Constantly I was challenged about applications vs. browser question. Users had just experienced the transition from desktop applications to desktop browser solutions and of course wanted to know why mobile world was different compared to desktop world. The reasons for applications were simple: terminals were lacking many features and only applications could fill those gaps; data networking was very expensive, unreliable and circuit switched; browsers supported only WAP and user's didn't even know how to configure it. That's why I wanted to create applications, luckily there was no fragmentation at that time.
Fast Forward 10 years.
Today's devices are primarily internet data satellites and most of them have capability to do also old-fashioned voice calls. Devices are online all the time, switch between networks transparently and some have better screen resolution than office monitors had ten years ago. Devices are filled with capabilities, including great (or bearable - you know who I mean…) browsers. At the same time new device platforms pop up everywhere, old platforms get updates, fragmentation spreads around the business and still applications are the most hyped thing. It doesn't make sense. No matter which platform you choose for your application, you rule out most of the users. If you pick browser solution and implement it wisely, you can reach 96% of devices instantly if that is needed. Today I can't help suggesting customers by default to choose browser and forget applications, unless a real reason exists to decide the opposite. Because typically browser is also cheaper choice, customers can invest remaining budget on marketing and attract users that way. When your first application is published, you have just scratched the surface but with browser you probably are done already.
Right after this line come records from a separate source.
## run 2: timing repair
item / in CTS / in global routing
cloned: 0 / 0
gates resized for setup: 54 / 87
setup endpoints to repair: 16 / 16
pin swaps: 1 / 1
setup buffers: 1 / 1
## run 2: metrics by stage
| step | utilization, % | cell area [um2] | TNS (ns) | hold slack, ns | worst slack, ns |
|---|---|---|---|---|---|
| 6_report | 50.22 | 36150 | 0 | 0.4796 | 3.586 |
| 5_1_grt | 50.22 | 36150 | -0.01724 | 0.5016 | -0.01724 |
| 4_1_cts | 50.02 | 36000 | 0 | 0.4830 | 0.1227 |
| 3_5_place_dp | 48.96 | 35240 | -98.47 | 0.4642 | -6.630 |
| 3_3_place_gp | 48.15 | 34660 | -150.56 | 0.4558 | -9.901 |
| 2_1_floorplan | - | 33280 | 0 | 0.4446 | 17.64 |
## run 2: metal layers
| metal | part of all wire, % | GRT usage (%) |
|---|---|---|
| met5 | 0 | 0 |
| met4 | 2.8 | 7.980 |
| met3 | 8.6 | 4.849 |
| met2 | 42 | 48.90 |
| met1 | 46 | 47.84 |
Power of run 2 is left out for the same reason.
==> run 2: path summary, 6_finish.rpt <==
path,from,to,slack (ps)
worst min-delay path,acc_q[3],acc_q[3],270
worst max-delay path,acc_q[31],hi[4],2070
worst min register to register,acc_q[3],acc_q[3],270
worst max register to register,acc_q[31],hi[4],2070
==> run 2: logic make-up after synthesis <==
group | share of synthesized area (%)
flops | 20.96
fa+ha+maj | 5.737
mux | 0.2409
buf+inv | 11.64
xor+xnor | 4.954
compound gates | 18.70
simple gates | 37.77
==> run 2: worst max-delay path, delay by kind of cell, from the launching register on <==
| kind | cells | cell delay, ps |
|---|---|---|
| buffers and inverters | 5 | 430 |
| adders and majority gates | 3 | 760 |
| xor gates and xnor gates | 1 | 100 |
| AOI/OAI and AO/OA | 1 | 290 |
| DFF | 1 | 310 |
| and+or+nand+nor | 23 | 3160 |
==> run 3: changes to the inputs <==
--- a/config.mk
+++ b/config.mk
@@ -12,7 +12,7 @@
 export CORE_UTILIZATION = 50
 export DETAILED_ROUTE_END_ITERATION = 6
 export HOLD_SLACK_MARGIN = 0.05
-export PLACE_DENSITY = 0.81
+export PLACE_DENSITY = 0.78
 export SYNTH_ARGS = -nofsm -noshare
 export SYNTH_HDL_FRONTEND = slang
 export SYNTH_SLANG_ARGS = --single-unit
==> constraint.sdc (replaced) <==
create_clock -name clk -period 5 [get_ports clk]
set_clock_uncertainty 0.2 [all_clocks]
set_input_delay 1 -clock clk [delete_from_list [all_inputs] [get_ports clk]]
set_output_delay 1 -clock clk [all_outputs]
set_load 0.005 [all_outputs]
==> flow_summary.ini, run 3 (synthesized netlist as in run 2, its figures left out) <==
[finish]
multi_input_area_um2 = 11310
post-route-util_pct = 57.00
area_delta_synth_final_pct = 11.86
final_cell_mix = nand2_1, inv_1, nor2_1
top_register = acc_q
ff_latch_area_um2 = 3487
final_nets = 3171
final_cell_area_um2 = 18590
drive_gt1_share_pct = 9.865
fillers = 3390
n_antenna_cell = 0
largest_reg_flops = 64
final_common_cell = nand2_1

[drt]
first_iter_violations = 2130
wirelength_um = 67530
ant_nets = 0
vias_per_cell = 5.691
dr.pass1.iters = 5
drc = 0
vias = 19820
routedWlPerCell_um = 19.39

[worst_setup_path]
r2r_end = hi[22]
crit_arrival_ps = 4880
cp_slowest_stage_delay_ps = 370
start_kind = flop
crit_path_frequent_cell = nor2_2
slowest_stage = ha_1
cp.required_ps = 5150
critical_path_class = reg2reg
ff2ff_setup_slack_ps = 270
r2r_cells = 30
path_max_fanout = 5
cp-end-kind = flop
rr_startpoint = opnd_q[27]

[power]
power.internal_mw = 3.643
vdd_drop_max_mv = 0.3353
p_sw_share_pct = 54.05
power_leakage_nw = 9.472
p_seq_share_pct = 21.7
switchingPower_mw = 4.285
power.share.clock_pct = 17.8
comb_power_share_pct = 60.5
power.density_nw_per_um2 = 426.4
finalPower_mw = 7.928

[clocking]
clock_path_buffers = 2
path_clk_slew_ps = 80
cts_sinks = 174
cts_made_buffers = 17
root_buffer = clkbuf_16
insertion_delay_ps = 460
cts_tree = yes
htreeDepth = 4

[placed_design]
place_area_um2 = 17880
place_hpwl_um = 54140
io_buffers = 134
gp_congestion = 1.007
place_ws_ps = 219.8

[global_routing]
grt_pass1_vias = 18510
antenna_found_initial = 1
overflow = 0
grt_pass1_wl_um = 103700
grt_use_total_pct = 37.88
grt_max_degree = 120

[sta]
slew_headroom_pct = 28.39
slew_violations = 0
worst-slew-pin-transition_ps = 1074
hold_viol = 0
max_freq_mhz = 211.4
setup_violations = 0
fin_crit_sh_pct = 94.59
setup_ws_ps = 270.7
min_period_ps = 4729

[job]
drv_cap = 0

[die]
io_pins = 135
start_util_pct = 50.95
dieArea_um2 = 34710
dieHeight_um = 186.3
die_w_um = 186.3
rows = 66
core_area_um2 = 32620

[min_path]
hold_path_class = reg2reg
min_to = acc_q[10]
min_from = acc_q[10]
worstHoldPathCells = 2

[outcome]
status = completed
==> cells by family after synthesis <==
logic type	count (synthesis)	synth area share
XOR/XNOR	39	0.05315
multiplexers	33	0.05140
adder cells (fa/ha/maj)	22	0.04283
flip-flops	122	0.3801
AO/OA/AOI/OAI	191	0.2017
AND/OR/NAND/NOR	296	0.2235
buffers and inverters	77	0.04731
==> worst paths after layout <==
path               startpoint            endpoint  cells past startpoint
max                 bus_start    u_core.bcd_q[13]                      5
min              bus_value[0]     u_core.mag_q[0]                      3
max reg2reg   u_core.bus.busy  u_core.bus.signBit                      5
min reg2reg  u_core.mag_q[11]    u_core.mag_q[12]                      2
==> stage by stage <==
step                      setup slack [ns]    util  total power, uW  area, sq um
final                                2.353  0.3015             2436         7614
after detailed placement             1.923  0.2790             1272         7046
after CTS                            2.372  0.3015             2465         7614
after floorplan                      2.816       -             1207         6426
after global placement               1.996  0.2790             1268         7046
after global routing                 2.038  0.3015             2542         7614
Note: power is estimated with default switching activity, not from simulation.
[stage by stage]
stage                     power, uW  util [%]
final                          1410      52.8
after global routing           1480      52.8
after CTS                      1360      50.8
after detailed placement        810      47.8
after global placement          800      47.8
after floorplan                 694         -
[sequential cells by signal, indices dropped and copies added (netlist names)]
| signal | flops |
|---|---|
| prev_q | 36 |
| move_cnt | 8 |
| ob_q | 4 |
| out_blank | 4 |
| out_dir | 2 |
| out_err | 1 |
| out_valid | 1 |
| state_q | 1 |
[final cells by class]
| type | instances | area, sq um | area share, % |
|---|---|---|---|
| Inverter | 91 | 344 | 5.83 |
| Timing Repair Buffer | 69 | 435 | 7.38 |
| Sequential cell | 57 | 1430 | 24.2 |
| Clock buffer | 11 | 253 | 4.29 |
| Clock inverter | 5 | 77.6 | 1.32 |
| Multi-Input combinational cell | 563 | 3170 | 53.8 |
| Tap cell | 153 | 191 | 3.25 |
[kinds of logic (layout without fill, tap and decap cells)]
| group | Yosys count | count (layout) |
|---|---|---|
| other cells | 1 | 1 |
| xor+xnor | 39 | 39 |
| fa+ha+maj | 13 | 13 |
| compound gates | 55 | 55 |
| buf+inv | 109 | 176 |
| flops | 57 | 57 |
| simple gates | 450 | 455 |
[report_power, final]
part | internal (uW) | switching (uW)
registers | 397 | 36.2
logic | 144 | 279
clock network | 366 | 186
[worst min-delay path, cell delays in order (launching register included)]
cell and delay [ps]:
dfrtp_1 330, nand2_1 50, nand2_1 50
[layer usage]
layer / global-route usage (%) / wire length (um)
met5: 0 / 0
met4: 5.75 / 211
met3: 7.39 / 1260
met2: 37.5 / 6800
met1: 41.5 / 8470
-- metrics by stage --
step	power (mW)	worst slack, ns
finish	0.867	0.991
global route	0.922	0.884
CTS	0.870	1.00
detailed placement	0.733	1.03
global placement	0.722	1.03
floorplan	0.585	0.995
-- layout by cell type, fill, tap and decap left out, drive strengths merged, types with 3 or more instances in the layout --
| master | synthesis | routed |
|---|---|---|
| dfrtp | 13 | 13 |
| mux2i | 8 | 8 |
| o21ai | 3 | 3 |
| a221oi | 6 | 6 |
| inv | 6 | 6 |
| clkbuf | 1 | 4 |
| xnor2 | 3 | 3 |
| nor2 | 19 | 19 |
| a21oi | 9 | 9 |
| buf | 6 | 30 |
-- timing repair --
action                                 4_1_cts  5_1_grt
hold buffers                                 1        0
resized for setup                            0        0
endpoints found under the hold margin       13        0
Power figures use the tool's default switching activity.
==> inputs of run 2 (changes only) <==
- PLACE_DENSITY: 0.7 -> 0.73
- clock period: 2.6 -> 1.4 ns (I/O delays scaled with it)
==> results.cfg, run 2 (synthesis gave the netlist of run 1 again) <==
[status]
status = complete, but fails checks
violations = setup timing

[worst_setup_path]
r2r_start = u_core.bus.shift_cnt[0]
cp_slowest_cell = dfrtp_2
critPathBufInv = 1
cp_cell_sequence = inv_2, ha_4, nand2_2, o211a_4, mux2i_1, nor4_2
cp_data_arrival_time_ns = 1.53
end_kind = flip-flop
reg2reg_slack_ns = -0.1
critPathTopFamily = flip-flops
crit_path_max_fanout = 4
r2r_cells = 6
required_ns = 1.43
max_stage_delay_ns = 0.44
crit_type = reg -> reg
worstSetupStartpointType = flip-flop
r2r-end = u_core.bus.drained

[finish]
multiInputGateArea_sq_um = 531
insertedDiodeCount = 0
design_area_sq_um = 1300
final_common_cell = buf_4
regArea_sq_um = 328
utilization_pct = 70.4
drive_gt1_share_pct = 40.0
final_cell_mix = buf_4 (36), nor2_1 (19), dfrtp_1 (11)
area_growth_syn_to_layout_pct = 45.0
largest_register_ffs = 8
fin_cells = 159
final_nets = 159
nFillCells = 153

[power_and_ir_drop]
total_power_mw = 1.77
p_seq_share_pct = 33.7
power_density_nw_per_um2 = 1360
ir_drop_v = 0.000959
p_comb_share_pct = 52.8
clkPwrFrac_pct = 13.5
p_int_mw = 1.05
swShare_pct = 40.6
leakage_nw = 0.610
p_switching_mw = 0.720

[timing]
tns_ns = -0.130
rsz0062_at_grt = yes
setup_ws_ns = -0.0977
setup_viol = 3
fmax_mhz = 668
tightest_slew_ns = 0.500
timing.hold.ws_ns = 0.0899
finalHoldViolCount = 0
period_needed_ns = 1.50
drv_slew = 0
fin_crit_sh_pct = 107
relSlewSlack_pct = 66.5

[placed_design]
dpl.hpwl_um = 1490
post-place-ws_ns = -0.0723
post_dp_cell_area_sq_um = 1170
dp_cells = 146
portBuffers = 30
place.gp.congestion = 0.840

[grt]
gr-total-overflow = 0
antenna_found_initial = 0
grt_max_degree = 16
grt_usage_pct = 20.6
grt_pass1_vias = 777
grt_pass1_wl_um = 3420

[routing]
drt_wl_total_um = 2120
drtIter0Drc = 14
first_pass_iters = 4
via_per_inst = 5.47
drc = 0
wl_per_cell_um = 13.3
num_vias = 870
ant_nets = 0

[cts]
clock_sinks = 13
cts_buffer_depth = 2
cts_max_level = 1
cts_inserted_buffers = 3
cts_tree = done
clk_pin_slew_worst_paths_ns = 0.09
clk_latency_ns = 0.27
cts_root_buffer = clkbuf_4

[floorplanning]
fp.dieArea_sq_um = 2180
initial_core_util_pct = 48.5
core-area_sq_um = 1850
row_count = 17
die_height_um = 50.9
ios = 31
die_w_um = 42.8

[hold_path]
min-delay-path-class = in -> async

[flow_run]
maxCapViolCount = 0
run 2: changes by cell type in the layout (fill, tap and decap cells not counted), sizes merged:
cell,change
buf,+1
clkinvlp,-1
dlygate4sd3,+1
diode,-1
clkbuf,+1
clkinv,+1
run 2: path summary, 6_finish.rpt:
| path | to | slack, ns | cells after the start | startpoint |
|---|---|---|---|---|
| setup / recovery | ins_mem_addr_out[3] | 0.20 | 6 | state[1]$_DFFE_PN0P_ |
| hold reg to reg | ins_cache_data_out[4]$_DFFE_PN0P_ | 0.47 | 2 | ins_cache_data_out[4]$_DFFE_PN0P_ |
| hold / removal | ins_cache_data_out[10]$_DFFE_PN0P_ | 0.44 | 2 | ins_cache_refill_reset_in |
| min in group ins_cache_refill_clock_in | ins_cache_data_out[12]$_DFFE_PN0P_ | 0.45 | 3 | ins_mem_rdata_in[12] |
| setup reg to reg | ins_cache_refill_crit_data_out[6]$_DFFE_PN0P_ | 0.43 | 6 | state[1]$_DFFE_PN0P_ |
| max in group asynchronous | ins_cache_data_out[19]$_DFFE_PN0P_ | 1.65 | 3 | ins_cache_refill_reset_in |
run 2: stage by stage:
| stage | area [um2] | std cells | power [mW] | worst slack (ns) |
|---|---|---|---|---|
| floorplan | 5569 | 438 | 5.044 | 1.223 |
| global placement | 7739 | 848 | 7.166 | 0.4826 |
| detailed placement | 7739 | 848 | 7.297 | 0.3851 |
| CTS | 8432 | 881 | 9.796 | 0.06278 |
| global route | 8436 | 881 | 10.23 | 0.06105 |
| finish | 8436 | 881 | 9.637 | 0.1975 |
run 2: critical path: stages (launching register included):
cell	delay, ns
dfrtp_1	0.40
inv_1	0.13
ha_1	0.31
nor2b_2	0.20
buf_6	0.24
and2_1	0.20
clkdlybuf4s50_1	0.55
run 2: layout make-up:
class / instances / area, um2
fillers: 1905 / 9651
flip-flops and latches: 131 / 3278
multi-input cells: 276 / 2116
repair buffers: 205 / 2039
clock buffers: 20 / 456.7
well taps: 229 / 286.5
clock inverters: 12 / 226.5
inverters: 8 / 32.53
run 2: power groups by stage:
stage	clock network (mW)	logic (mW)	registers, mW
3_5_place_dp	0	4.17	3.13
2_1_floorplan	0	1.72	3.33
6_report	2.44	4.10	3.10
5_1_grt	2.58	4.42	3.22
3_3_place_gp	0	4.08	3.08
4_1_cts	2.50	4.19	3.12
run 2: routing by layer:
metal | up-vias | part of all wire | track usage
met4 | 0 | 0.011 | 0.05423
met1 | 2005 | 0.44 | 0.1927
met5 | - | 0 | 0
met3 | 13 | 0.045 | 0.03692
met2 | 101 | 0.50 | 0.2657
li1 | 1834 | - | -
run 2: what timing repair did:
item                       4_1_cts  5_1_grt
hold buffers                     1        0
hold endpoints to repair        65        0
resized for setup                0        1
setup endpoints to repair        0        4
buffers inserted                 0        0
## src/rtl/dot_product_host_sequencer.sv

```systemverilog
// dot_product_host_sequencer
// Host-side initiator for the dot-product subsystem. It takes operand pairs
// from a valid/ready stream and writes them into the input memories. It then
// pulses start_reading and waits for both the reader and the writer to report
// done. Finally it reads the result bytes back and emits them LSB first on a
// valid/ready byte stream.
//
// Ports:
//   clk, rst                       clock, synchronous active-high reset
//   in_valid/in_ready/in_a/in_b    operand pair stream (input)
//   write_en/write_addr/data_a/b   input-memory write port
//   start_reading                  one-cycle job start pulse
//   reading_done/writer_done       phase completion (pulse or level)
//   read_en/read_addr/result_out   output-memory read port (1-cycle latency)
//   out_valid/out_ready/out_data   result byte stream, out_last on final byte
//   busy                           high whenever not IDLE
//   error                          sticky timeout flag, cleared only by rst
module dot_product_host_sequencer #(
    parameter int unsigned DATA_WIDTH      = 8,
    parameter int unsigned VECTOR_WIDTH    = 4,
    parameter int unsigned ADDR_WIDTH      = 5,
    parameter int unsigned MEM3_ADDR_WIDTH = 4,
    parameter int unsigned RESULT_BYTES    = 3,
    parameter int unsigned TIMEOUT_CYCLES  = 1024
) (
    input  logic                       clk,
    input  logic                       rst,
    input  logic                       in_valid,
    output logic                       in_ready,
    input  logic [DATA_WIDTH-1:0]      in_a,
    input  logic [DATA_WIDTH-1:0]      in_b,
    output logic                       write_en,
    output logic [ADDR_WIDTH-1:0]      write_addr,
    output logic [DATA_WIDTH-1:0]      data_a,
    output logic [DATA_WIDTH-1:0]      data_b,
    output logic                       start_reading,
    input  logic                       reading_done,
    input  logic                       writer_done,
    output logic                       read_en,
    output logic [MEM3_ADDR_WIDTH-1:0] read_addr,
    input  logic [DATA_WIDTH-1:0]      result_out,
    output logic                       out_valid,
    input  logic                       out_ready,
    output logic [DATA_WIDTH-1:0]      out_data,
    output logic                       out_last,
    output logic                       busy,
    output logic                       error
);

    localparam int unsigned PAIR_W = $clog2(VECTOR_WIDTH + 1);
    localparam int unsigned BYTE_W = $clog2(RESULT_BYTES + 1);
    localparam int unsigned TMR_W  = $clog2(TIMEOUT_CYCLES + 1);

    // CAPTURE is the cycle result_out is valid after a read_en; EMIT holds
    // the registered byte until the downstream handshake.
    typedef enum logic [2:0] {
        S_IDLE,
        S_LOAD,
        S_START,
        S_WAIT_DONE,
        S_READ,
        S_CAPTURE,
        S_EMIT,
        S_ERROR
    } state_t;

    state_t state_q, state_d;

    logic [PAIR_W-1:0] pair_cnt_q, pair_cnt_d;
    logic [BYTE_W-1:0] byte_idx_q, byte_idx_d;
    logic [TMR_W-1:0]  timer_q, timer_d;
    logic              rd_seen_q, rd_seen_d;
    logic              wr_seen_q, wr_seen_d;

    logic                       in_ready_d;
    logic                       write_en_d;
    logic [ADDR_WIDTH-1:0]      write_addr_d;
    logic [DATA_WIDTH-1:0]      data_a_d;
    logic [DATA_WIDTH-1:0]      data_b_d;
    logic                       start_reading_d;
    logic                       read_en_d;
    logic [MEM3_ADDR_WIDTH-1:0] read_addr_d;
    logic                       out_valid_d;
    logic [DATA_WIDTH-1:0]      out_data_d;
    logic                       out_last_d;
    logic                       busy_d;
    logic                       error_d;

    logic accept_c;
    logic rd_now_c;
    logic wr_now_c;
    logic last_byte_c;

    assign accept_c    = in_valid & in_ready;
    assign rd_now_c    = rd_seen_q | reading_done;
    assign wr_now_c    = wr_seen_q | writer_done;
    assign last_byte_c = (byte_idx_q == BYTE_W'(RESULT_BYTES - 1));

    // State, counters and all output registers
    always_ff @(posedge clk) begin
        if (rst) begin
            state_q       <= S_IDLE;
            pair_cnt_q    <= '0;
            byte_idx_q    <= '0;
            timer_q       <= '0;
            rd_seen_q     <= 1'b0;
            wr_seen_q     <= 1'b0;
            in_ready      <= 1'b1;
            write_en      <= 1'b0;
            write_addr    <= '0;
            data_a        <= '0;
            data_b        <= '0;
            start_reading <= 1'b0;
            read_en       <= 1'b0;
            read_addr     <= '0;
            out_valid     <= 1'b0;
            out_data      <= '0;
            out_last      <= 1'b0;
            busy          <= 1'b0;
            error         <= 1'b0;
        end else begin
            state_q       <= state_d;
            pair_cnt_q    <= pair_cnt_d;
            byte_idx_q    <= byte_idx_d;
            timer_q       <= timer_d;
            rd_seen_q     <= rd_seen_d;
            wr_seen_q     <= wr_seen_d;
            in_ready      <= in_ready_d;
            write_en      <= write_en_d;
            write_addr    <= write_addr_d;
            data_a        <= data_a_d;
            data_b        <= data_b_d;
            start_reading <= start_reading_d;
            read_en       <= read_en_d;
            read_addr     <= read_addr_d;
            out_valid     <= out_valid_d;
            out_data      <= out_data_d;
            out_last      <= out_last_d;
            busy          <= busy_d;
            error         <= error_d;
        end
    end

    // Next state and next output values
    always_comb begin
        state_d         = state_q;
        pair_cnt_d      = pair_cnt_q;
        byte_idx_d      = byte_idx_q;
        timer_d         = timer_q;
        rd_seen_d       = rd_seen_q;
        wr_seen_d       = wr_seen_q;
        in_ready_d      = in_ready;
        write_en_d      = 1'b0;
        write_addr_d    = write_addr;
        data_a_d        = data_a;
        data_b_d        = data_b;
        start_reading_d = 1'b0;
        read_en_d       = 1'b0;
        read_addr_d     = read_addr;
        out_valid_d     = out_valid;
        out_data_d      = out_data;
        out_last_d      = out_last;
        error_d         = error;

        case (state_q)
            S_IDLE, S_LOAD: begin
                if (pair_cnt_q == PAIR_W'(VECTOR_WIDTH)) begin
                    // Last write is on the bus this cycle; start follows it
                    pair_cnt_d      = '0;
                    start_reading_d = 1'b1;
                    state_d         = S_START;
                end else if (accept_c) begin
                    write_en_d   = 1'b1;
                    write_addr_d = ADDR_WIDTH'(pair_cnt_q);
                    data_a_d     = in_a;
                    data_b_d     = in_b;
                    pair_cnt_d   = pair_cnt_q + PAIR_W'(1);
                    state_d      = S_LOAD;
                    if (pair_cnt_q == PAIR_W'(VECTOR_WIDTH - 1)) begin
                        in_ready_d = 1'b0;
                    end
                end
            end

            S_START: begin
                rd_seen_d = 1'b0;
                wr_seen_d = 1'b0;
                timer_d   = '0;
                state_d   = S_WAIT_DONE;
            end

            S_WAIT_DONE: begin
                rd_seen_d = rd_now_c;
                wr_seen_d = wr_now_c;
                if (rd_now_c && wr_now_c) begin
                    byte_idx_d  = '0;
                    read_en_d   = 1'b1;
                    read_addr_d = '0;
                    state_d     = S_READ;
                end else if (timer_q == TMR_W'(TIMEOUT_CYCLES - 1)) begin
                    error_d = 1'b1;
                    state_d = S_ERROR;
                end else begin
                    timer_d = timer_q + TMR_W'(1);
                end
            end

            S_READ: begin
                state_d = S_CAPTURE;
            end

            S_CAPTURE: begin
                out_valid_d = 1'b1;
                out_data_d  = result_out;
                out_last_d  = last_byte_c;
                state_d     = S_EMIT;
            end

            S_EMIT: begin
                if (out_ready) begin
                    out_valid_d = 1'b0;
                    out_last_d  = 1'b0;
                    if (last_byte_c) begin
                        byte_idx_d = '0;
                        in_ready_d = 1'b1;
                        state_d    = S_IDLE;
                    end else begin
                        byte_idx_d  = byte_idx_q + BYTE_W'(1);
                        read_en_d   = 1'b1;
                        read_addr_d = MEM3_ADDR_WIDTH'(byte_idx_q + BYTE_W'(1));
                        state_d     = S_READ;
                    end
                end
            end

            S_ERROR: begin
                state_d = S_ERROR;
            end

            default: begin
                state_d = S_IDLE;
            end
        endcase

        busy_d = (state_d != S_IDLE);
    end

endmodule
```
Why everybody then wants applications today? Probably because it is so easy to go with the herd and application stores give you visibility and some coolness-factor? Of course there are cases when an application is a must, but looking at top-100 applications from any listing you can easily see that "let's duplicate our browser content with our application" is the most common specification used. And if you think application store is a great way to get publicity for your application, you certainly are not alone. In Apple AppStore only you have over 300.000 friends, sharing your hopes.